■ Your assignment ■
Start at the line below containing "export DESIGN_NAME = chained_hash_table_engine" and stop at the line containing "export LEC_CHECK = 0". Repeat every line of that stretch exactly, and nothing outside it.

################

<file path="config.mk">
export PLATFORM = sky130hd
export DESIGN_NAME = chained_hash_table_engine
export DESIGN_NICKNAME = d
export VERILOG_FILES = /design/src/rtl/cht_pkg.sv /design/src/rtl/chained_hash_table_engine.sv
export VERILOG_INCLUDE_DIRS = /design/src /design/src/rtl
export SDC_FILE = /design/constraint.sdc
export NUM_CORES = 2
export LEC_CHECK = 0
export BUFFER_PORTS_ARGS = -buffer_cell sky130_fd_sc_hd__buf_2
export CORE_AREA = 5 5 733 553
export DETAILED_ROUTE_END_ITERATION = 10
export DIE_AREA = 0 0 738 558
export GPL_ROUTABILITY_DRIVEN = 0
export PLACE_DENSITY = 0.72
export SLEW_MARGIN = 15
export SYNTH_ARGS = -nofsm -noshare
export SYNTH_HDL_FRONTEND = slang
export SYNTH_MEMORY_MAX_BITS = 65536
export SYNTH_SLANG_ARGS = --single-unit
</file>
<file path="constraint.sdc">
create_clock -name clk -period 33.4 [get_ports clk]
set_input_delay 5.01 -clock clk [delete_from_list [all_inputs] [get_ports clk]]
set_output_delay 5.01 -clock clk [all_outputs]
set_load 0.005 [all_outputs]
</file>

################

■ Reply ■
export DESIGN_NAME = chained_hash_table_engine
export DESIGN_NICKNAME = d
export VERILOG_FILES = /design/src/rtl/cht_pkg.sv /design/src/rtl/chained_hash_table_engine.sv
export VERILOG_INCLUDE_DIRS = /design/src /design/src/rtl
export SDC_FILE = /design/constraint.sdc
export NUM_CORES = 2
export LEC_CHECK = 0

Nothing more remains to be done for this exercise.